Produce as output only the lines below starting at the line with "registers (µW) |" and continuing through the line with "3370 | 4170 |", each one exactly as written.

[Saved entries]
-- Opening Marker --
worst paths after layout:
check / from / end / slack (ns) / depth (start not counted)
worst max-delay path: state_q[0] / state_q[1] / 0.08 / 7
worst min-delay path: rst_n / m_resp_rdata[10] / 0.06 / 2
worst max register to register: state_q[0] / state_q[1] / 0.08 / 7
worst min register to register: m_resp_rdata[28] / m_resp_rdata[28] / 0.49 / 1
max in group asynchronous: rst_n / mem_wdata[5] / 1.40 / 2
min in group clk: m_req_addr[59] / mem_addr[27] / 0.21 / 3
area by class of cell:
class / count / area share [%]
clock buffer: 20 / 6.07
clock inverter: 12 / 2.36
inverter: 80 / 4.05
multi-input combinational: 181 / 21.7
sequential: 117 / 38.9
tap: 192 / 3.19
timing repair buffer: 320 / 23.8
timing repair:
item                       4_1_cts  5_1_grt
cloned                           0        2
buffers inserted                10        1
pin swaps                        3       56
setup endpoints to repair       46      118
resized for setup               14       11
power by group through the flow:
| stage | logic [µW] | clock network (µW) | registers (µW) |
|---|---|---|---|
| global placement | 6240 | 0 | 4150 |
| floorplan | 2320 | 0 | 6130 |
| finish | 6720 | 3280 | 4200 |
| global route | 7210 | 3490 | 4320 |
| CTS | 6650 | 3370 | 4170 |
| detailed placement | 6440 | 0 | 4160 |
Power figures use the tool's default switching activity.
**src/rtl/deserializer.sv**
```systemverilog
// Serial-to-byte receiver: start bit 1, 8 data bits LSB first, stop bit 0, valid/ack holding register.
// Optional `DESERIALIZER_INPUT_SYNC_EN adds a two-flop rxd synchronizer (+2 cycles rxd latency).
module deserializer (
  input  logic       clk,
  input  logic       rst,
  input  logic       rxd,
  input  logic       ack,
  output logic [7:0] data,
  output logic       valid,
  output logic       frame_err,
  output logic       overrun,
  output logic       busy
);

  typedef enum logic [1:0] {IDLE, DATA, STOP} state_t;

  state_t     state, state_nxt;
  logic       rxd_s;
  logic [7:0] shreg;
  logic [2:0] cnt;
  logic       good, bad, shift_en, cnt_clr;
  logic       take, ackd;

`ifdef DESERIALIZER_INPUT_SYNC_EN
  logic rxd_p0, rxd_p1;

  // Stage p0/p1: synchronizer flops ahead of the FSM
  always_ff @(posedge clk) begin
    if (rst) begin
      rxd_p0 <= 1'b0;
      rxd_p1 <= 1'b0;
    end else begin
      rxd_p0 <= rxd;
      rxd_p1 <= rxd_p0;
    end
  end
  assign rxd_s = rxd_p1;
`else
  assign rxd_s = rxd;
`endif

  always_comb begin
    state_nxt = state;
    good      = 1'b0;
    bad       = 1'b0;
    shift_en  = 1'b0;
    cnt_clr   = 1'b0;
    unique case (state)
      IDLE: begin
        if (rxd_s) begin
          state_nxt = DATA;
          cnt_clr   = 1'b1;
        end
      end
      DATA: begin
        shift_en = 1'b1;
        if (cnt == 3'd7) state_nxt = STOP;
      end
      STOP: begin
        // A 1 here is a framing error, not a new start bit
        state_nxt = IDLE;
        if (rxd_s) bad  = 1'b1;
        else       good = 1'b1;
      end
      default: state_nxt = IDLE;
    endcase
  end

  assign ackd = valid & ack;
  assign take = good & (~valid | ack);

  always_ff @(posedge clk) begin
    if (rst) begin
      state     <= IDLE;
      cnt       <= 3'd0;
      shreg     <= 8'h00;
      data      <= 8'h00;
      valid     <= 1'b0;
      frame_err <= 1'b0;
      overrun   <= 1'b0;
      busy      <= 1'b0;
    end else begin
      state     <= state_nxt;
      busy      <= (state_nxt != IDLE);
      frame_err <= bad;
      if (cnt_clr)       cnt <= 3'd0;
      else if (shift_en) cnt <= cnt + 3'd1;
      if (shift_en) shreg <= {rxd_s, shreg[7:1]};
      if (take) data <= shreg;
      // A load in the same cycle as ack keeps valid high with the new byte
      if (take)      valid <= 1'b1;
      else if (ackd) valid <= 1'b0;
      if (good & valid & ~ack) overrun <= 1'b1;
      else if (ackd)           overrun <= 1'b0;
    end
  end

endmodule

```
**config.mk**
```make
export PLATFORM = sky130hd
export DESIGN_NAME = deserializer
export DESIGN_NICKNAME = d
export VERILOG_FILES = /design/src/rtl/deserializer.sv
export SDC_FILE = /design/constraint.sdc
export NUM_CORES = 1
export LEC_CHECK = 0
export BUFFER_PORTS_ARGS = -buffer_cell sky130_fd_sc_hd__buf_2
export CAP_MARGIN = 20
export CORE_MARGIN = 1.5
export CORE_UTILIZATION = 50
export CTS_CLUSTER_DIAMETER = 40
export CTS_CLUSTER_SIZE = 8
export DETAILED_ROUTE_END_ITERATION = 6
export PLACE_DENSITY = 0.72
export SLEW_MARGIN = 25
export SYNTH_ARGS = -nofsm -noshare
export SYNTH_HDL_FRONTEND = slang
export SYNTH_SLANG_ARGS = --single-unit
```
**constraint.sdc**
```tcl
create_clock -name clk -period 1.39 [get_ports clk]
set_input_delay 0.278 -clock clk [delete_from_list [all_inputs] [get_ports clk]]
set_output_delay 0.278 -clock clk [all_outputs]
set_load 0.02 [all_outputs]
```
-- After elaboration in Yosys (flattened, before gate mapping)
Index checks and enable logic that the tools add are counted.
- $add $sub $neg: 1
- equal/unequal tests: 3
- muxes and demuxes: 11
- bitwise logic cells: 8
- reductions and logical operators: 6
- operators with widths (operator ; count):
    2-to-1 mux 1 bit ; 8
    nonzero test 2 bit ; 3
    bitwise AND 1 bit ; 4
    2-to-1 mux 2 bit ; 2
    case mux 2 bit (2 select lines) ; 1
    OR reduction 2 bit ; 2
    adder 3 x 1 -> 3 bit, second input constant ; 1
    == test 3 bit, second input constant ; 1
    inverter 1 bit ; 3
    == test 2 x 1 -> 1 bit, second input constant ; 1
    == test 2 bit, second input constant ; 1
    zero test 2 bit ; 1
    bitwise OR 1 bit ; 1
- flip-flop bits (word level): 25
- bits of input ports: 4
- output and inout port bits: 12

-- Longest topological paths before layout
- depth after elaboration: 5
- gate-level depth with buffers: 5

-- Least setup slack after synthesis
No wires, ideal clock.
- kind: reg-to-reg
- start point: register valid
- end point: register data[6]
- data arrival time: 1.191 ns
- path slack: 0.131 ns
- stages on the path, launching flop included: 6
- path buffers: 2
- period minus slack after synthesis: 1.259 ns
- cell sequence: dfxtp_1 nand2b_1 buf_2 buf_4 a21bo_2 a21oi_2
- cells in the longest elaborated chain, start to end: 3
- RTL lines (element ; line ; RTL):
    start, declared ; 9 ; output logic valid,
    start signal, assigned ; 78 ; valid <= 1'b0;
    start signal, assigned ; 91 ; if (take) valid <= 1'b1;
    start signal, assigned ; 92 ; else if (ackd) valid <= 1'b0;
    inverter 1 bit ; 70 ; assign take = good & (~valid | ack);
    bitwise OR 1 bit ; 70 ;
    bitwise AND 1 bit ; 70 ;
    end signal, assigned ; 89 ; if (take) data <= shreg;
    end, declared ; 8 ; output logic [7:0] data,
Every way passes these cells.
A chain may end at the register's enable or synchronous reset.

-- Worst setup path in the final report
- start point: register valid
- end point: output port valid
No word-level cell between the ends.

==> flow_summary.yaml <==
finish:
  final_cell_mix: "dfxtp_1, nand2_1, buf_2"
  multi_input_area_um2: 467
  final_common_cell: "dfxtp_1"
  fin_nets: 122
  diodes: 0
  fillers: 178
  layout-drive-gt1-share_pct: 36.5
  area_delta_synth_final_pct: 12.0
  fin_area_um2: 1130
  seqCellArea_um2: 500
pwr:
  p_clk_share_pct: 29.4
  peakVddDrop_mv: 0.512
  p_int_uw: 851
  p_per_area_nw_per_um2: 985
  switching_power_uw: 265
  netSwitchingFraction_pct: 23.8
  p_leak_uw: 0.000427
  combinationalPowerShare_pct: 4.7
  p_seq_share_pct: 65.9
synth:
  synth_compound_area_share_pct: 24.4
  synth_largest_area_cell: "dfxtp_1"
  ys.warnings.count: 0
  synth_area_um2: 1010
  synth_cells: 102
  syn_area_per_cell_um2: 9.92
  syn_nets: 108
  ys_ff_latch: 25
  synthXorXnorAreaFrac_pct: 0
  synth_top_family_by_area: "compound AO/OA/AOI/OAI gates"
  synth.yosys.seq_area_share_pct: 49.4
  synth_top_cell_area_share_pct: 49.4
  synth_area_leaders: "dfxtp_1, a21bo_2, a21oi_2, nand2_1, a21oi_1"
  synthAdderAreaFrac_pct: 2.47
  ys_types: 24
  synthSimpleGateAreaFrac_pct: 18.3
  synth_mux_area_share_pct: 0.989
routing:
  via_count: 719
  vias_per_cell: 5.06
  drc: 0
  antenna_left: 0
  first_pass_iters: 4
  avgRoutedWirePerCell_um: 11.5
  routed_wl_um: 1630
  drt-initial-drc-count: 9
global_route:
  gr-total-overflow: 0
  grt_pass1_wl_um: 2630
  grtUsageTotal_pct: 16.7
  grtUsageMet1_pct: 21.2
  antenna_found_initial: 0
  grt_pass1_vias: 611
  grt_use_met2_pct: 26.7
  grt_use_met3_pct: 4.53
  grt_max_degree: 26
  grt.busiest_layer: "met2"
sta:
  period_share_pct: 86.3
  finalCriticalPeriod_ps: 1200
  rsz0062_at_grt: "no"
  layout_setup_ws_ps: 190
  finalMaxSlewViolations: 0
  final.setup.tns_ps: 0
  tightest_slew_ps: 527
  hold_violations: 0
  fmax_mhz: 833
  slew_headroom_pct: 64.8
  finalSetupViolCount: 0
  skew_ps: 6.92
clock_tree:
  cts.path.max_buffers: 2
  root_buffer: "clkbuf_4"
  clock_latency_ps: 310
  cts.repair.resized: 0
  holdBufCountCts: 0
  post_cts_buffers: 0
  h-tree-depth: 1
  cts_buffers: 3
  path_clk_slew_ps: 130
  cts_tree: "built"
  clock_sinks: 25
critical_path:
  crit_family: "flip-flops"
  cp.buffers_inverters: 1
  critPathLaunchType: "register"
  cp_max_fo: 4
  regToRegStartpoint: "state[0]"
  critPathLaunch: "valid"
  path_class: "register to output pin"
  slowest_stage: "dfxtp_1"
  path_cells: "buf_2"
  cp.arrival_ps: 920
  crit_required_ps: 1110
  max_stage_delay_ps: 420
  critPathCaptureType: "output pin"
floorplanning:
  fp.coreArea_um2: 1940
  die_y_um: 48.0
  ioPinCount: 16
  die_width_um: 48.0
  start_util_pct: 52.1
  die_area_um2: 2300
  rows: 16
place:
  postPlaceCellArea_um2: 1100
  port_buffers: 15
  gp_congestion: 0.699
  pre_cts_ws_ps: 211
  hpwl_um: 1130
min_path:
  hp-start: "ack"
  hold_path.class: "primary input to register"
status:
  outcome: "finished clean"
flow_run:
  max_cap_viol_count: 0
==> final cells by class <==
cell class              instances  area share, %
clock inverters                 1          0.662
clock buffers                   3           1.99
flip-flops and latches         25           44.2
repair buffers                 17           9.05
multi-input cells              69           41.2
well taps                      27           2.98
==> kinds of logic (layout without fill, tap and decap cells) <==
family | count (synthesis) | after routing
flops | 25 | 25
compound gates | 31 | 31
fa+ha+maj | 2 | 2
mux | 1 | 1
simple gates | 35 | 35
buf+inv | 8 | 21
==> metrics by stage <==
stage	power, uW	hold WS (ps)	util, %	cells
2_1_floorplan	790	373	-	102
3_3_place_gp	803	444	56.8	138
3_5_place_dp	805	460	56.8	138
4_1_cts	1130	137	58.4	142
5_1_grt	1170	145	58.4	142
6_report	1120	145	58.4	142
==> registers in the layout (all words and copies together), names as in the netlist <==
register and flops:
data 8, frame_err 1, state 2, cnt 3, valid 1, shreg 8
busy 1, overrun 1
==> layer usage <==
metal	wire length [um]	vias up
met3	41	2
met4	12	0
li1	-	377
met2	759	9
met5	0	-
met1	816	331
==> synth_stat cells <==
library cell / number
nor3b_4: 1
a22oi_1: 2
nand3_2: 1
and2b_1: 1
a21oi_2: 9
or3b_2: 1
clkbuf_1: 3
a21oi_1: 9
o21bai_1: 1
nor3b_1: 1
a211oi_2: 1
nand2_1: 16
buf_4: 1
a21bo_2: 8
buf_6: 1
a211oi_1: 1
ha_1: 2
mux2i_1: 1
nand2b_1: 2
dfxtp_1: 25
nor2_1: 4
nand3_1: 7
nor4bb_1: 1
buf_2: 3
==> worst paths after layout <==
path	to	slack (ps)	cells past startpoint
setup / recovery	valid	190	1
hold / removal	overrun	140	2
setup reg to reg	shreg[7]	210	3
hold reg to reg	shreg[0]	480	2
==> power groups by stage <==
stage	Sequential, uW	Combinational [uW]	Clock [uW]
2_1_floorplan	752	38.1	0
3_3_place_gp	751	51.8	0
3_5_place_dp	752	52.8	0
4_1_cts	736	52.8	336
5_1_grt	738	60.5	367
6_report	736	52.5	328
(Power assumes the default switching activity.)
[src/rtl/lfsr_step.sv]
// One Fibonacci LFSR step: shift toward MSB, feedback into bit 0.
// Combinational; shared by single- and multi-step sequencers.
module lfsr_step #(
    parameter int               WIDTH = 4,
    parameter logic [WIDTH-1:0] TAPS  = 4'b1100
) (
    input  logic [WIDTH-1:0] i_state,
    output logic [WIDTH-1:0] o_state
);

    logic w_fb;

    assign w_fb    = ^(i_state & TAPS);
    assign o_state = {i_state[WIDTH-2:0], w_fb};

endmodule

[src/rtl/lfsr_seq.sv]
// Parametrised LFSR with seed load, free-run and counted-run modes.
// Period monitor (wrap output) built only with LFSR_PERIOD_MON_EN.
import lfsr_pkg::*;

module lfsr_seq #(
    parameter int               WIDTH      = 4,
    parameter logic [WIDTH-1:0] TAPS       = WIDTH'(DEFAULT_TAPS_4),
    parameter logic [WIDTH-1:0] RESET_SEED = WIDTH'(1),
    parameter int               CNT_W      = 8
) (
    input  logic             clk,
    input  logic             rst,
    input  logic             load,
    input  logic [WIDTH-1:0] seed,
    input  logic             en,
    input  logic             start,
    input  logic [CNT_W-1:0] count,
    output logic             busy,
    output logic             done,
    output logic [WIDTH-1:0] data_out,
    output logic             wrap
);

    lfsr_state_e      r_fsm;
    lfsr_state_e      w_fsm_nxt;
    logic [WIDTH-1:0] r_state;
    logic [WIDTH-1:0] w_state_nxt;
    logic [WIDTH-1:0] w_stepped;
    logic [CNT_W-1:0] r_left;
    logic [CNT_W-1:0] w_left_nxt;
    logic             r_done;
    logic             w_done_nxt;
    logic             w_step;

    lfsr_step #(
        .WIDTH (WIDTH),
        .TAPS  (TAPS)
    ) u_step (
        .i_state (r_state),
        .o_state (w_stepped)
    );

    always_comb begin
        w_fsm_nxt   = r_fsm;
        w_state_nxt = r_state;
        w_left_nxt  = r_left;
        w_done_nxt  = 1'b0;
        w_step      = 1'b0;
        if (load) begin
            // A zero seed would lock the register; force a nonzero one
            w_state_nxt = (seed == '0) ? WIDTH'(1) : seed;
            w_fsm_nxt   = IDLE;
        end else begin
            unique case (r_fsm)
                RUN: begin
                    w_step      = 1'b1;
                    w_state_nxt = w_stepped;
                    w_left_nxt  = r_left - CNT_W'(1);
                    if (r_left == CNT_W'(1)) begin
                        w_fsm_nxt  = IDLE;
                        w_done_nxt = 1'b1;
                    end
                end
                default: begin
                    if (start) begin
                        if (count == '0) begin
                            w_done_nxt = 1'b1;
                        end else begin
                            w_fsm_nxt  = RUN;
                            w_left_nxt = count;
                        end
                    end else if (en) begin
                        w_step      = 1'b1;
                        w_state_nxt = w_stepped;
                    end
                end
            endcase
        end
    end

    always_ff @(posedge clk) begin
        if (rst) begin
            r_fsm   <= IDLE;
            r_state <= RESET_SEED;
            r_left  <= '0;
            r_done  <= 1'b0;
        end else begin
            r_fsm   <= w_fsm_nxt;
            r_state <= w_state_nxt;
            r_left  <= w_left_nxt;
            r_done  <= w_done_nxt;
        end
    end

    assign busy     = (r_fsm == RUN);
    assign done     = r_done;
    assign data_out = r_state;

`ifdef LFSR_PERIOD_MON_EN
    logic [WIDTH-1:0] r_ref;
    logic [WIDTH-1:0] r_period;
    logic             r_wrap;
    logic             w_hit;

    assign w_hit = w_step && (w_stepped == r_ref);

    always_ff @(posedge clk) begin
        if (rst) begin
            r_ref    <= RESET_SEED;
            r_period <= '0;
            r_wrap   <= 1'b0;
        end else if (load) begin
            r_ref    <= w_state_nxt;
            r_period <= '0;
            r_wrap   <= 1'b0;
        end else begin
            r_wrap <= w_hit;
            if (w_hit) begin
                r_period <= '0;
            end else if (w_step) begin
                r_period <= r_period + WIDTH'(1);
            end
        end
    end

    assign wrap = r_wrap;
`else
    assign wrap = 1'b0;
`endif

endmodule

[config.mk]
export PLATFORM = sky130hd
export DESIGN_NAME = lfsr_seq
export DESIGN_NICKNAME = d
export VERILOG_FILES = /design/src/rtl/lfsr_pkg.sv /design/src/rtl/lfsr_step.sv /design/src/rtl/lfsr_seq.sv
export SDC_FILE = /design/constraint.sdc
export NUM_CORES = 1
export LEC_CHECK = 0
export ABC_AREA = 1
export BUFFER_PORTS_ARGS = -buffer_cell sky130_fd_sc_hd__buf_2
export CAP_MARGIN = 20
export CORE_MARGIN = 1.5
export CORE_UTILIZATION = 56
export DETAILED_ROUTE_END_ITERATION = 6
export PLACE_DENSITY = 0.81
export REMOVE_ABC_BUFFERS = 1
export SYNTH_ARGS = -nofsm -noshare
export SYNTH_HDL_FRONTEND = slang
export SYNTH_HIERARCHICAL = 1
export SYNTH_SLANG_ARGS = --single-unit
[constraint.sdc]
create_clock -name clk -period 1.9 [get_ports clk]
set_clock_uncertainty 0.05 [all_clocks]
set_input_delay 0.095 -clock clk [delete_from_list [all_inputs] [get_ports clk]]
set_output_delay 0.095 -clock clk [all_outputs]
set_load 0.05 [all_outputs]
### config.mk
export PLATFORM = sky130hd
export DESIGN_NAME = clk_en_gen
export DESIGN_NICKNAME = d
export VERILOG_FILES = /design/src/rtl/clk_en_gen.sv
export SDC_FILE = /design/constraint.sdc
export NUM_CORES = 1
export LEC_CHECK = 0
export ABC_CLOCK_PERIOD_IN_PS = 7000
export BUFFER_PORTS_ARGS = -buffer_cell sky130_fd_sc_hd__buf_2
export CAP_MARGIN = 20
export CELL_PAD_IN_SITES_DETAIL_PLACEMENT = 0
export CELL_PAD_IN_SITES_GLOBAL_PLACEMENT = 2
export CORE_UTILIZATION = 38
export DETAILED_ROUTE_END_ITERATION = 10
export PLACE_DENSITY_LB_ADDON = 0.1
export REMOVE_ABC_BUFFERS = 1
export SLEW_MARGIN = 0
export SYNTH_ARGS = -nofsm -noshare
export SYNTH_HDL_FRONTEND = slang
export SYNTH_SLANG_ARGS = --single-unit
### constraint.sdc
create_clock -name inclk0 -period 7 [get_ports inclk0]
set_input_delay 0.7 -clock inclk0 [delete_from_list [all_inputs] [get_ports inclk0]]
set_output_delay 0.7 -clock inclk0 [all_outputs]
set_load 0.02 [all_outputs]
-- Closing Marker --
- Result of this task -
| stage | logic [µW] | clock network (µW) | registers (µW) |
|---|---|---|---|
| global placement | 6240 | 0 | 4150 |
| floorplan | 2320 | 0 | 6130 |
| finish | 6720 | 3280 | 4200 |
| global route | 7210 | 3490 | 4320 |
| CTS | 6650 | 3370 | 4170 |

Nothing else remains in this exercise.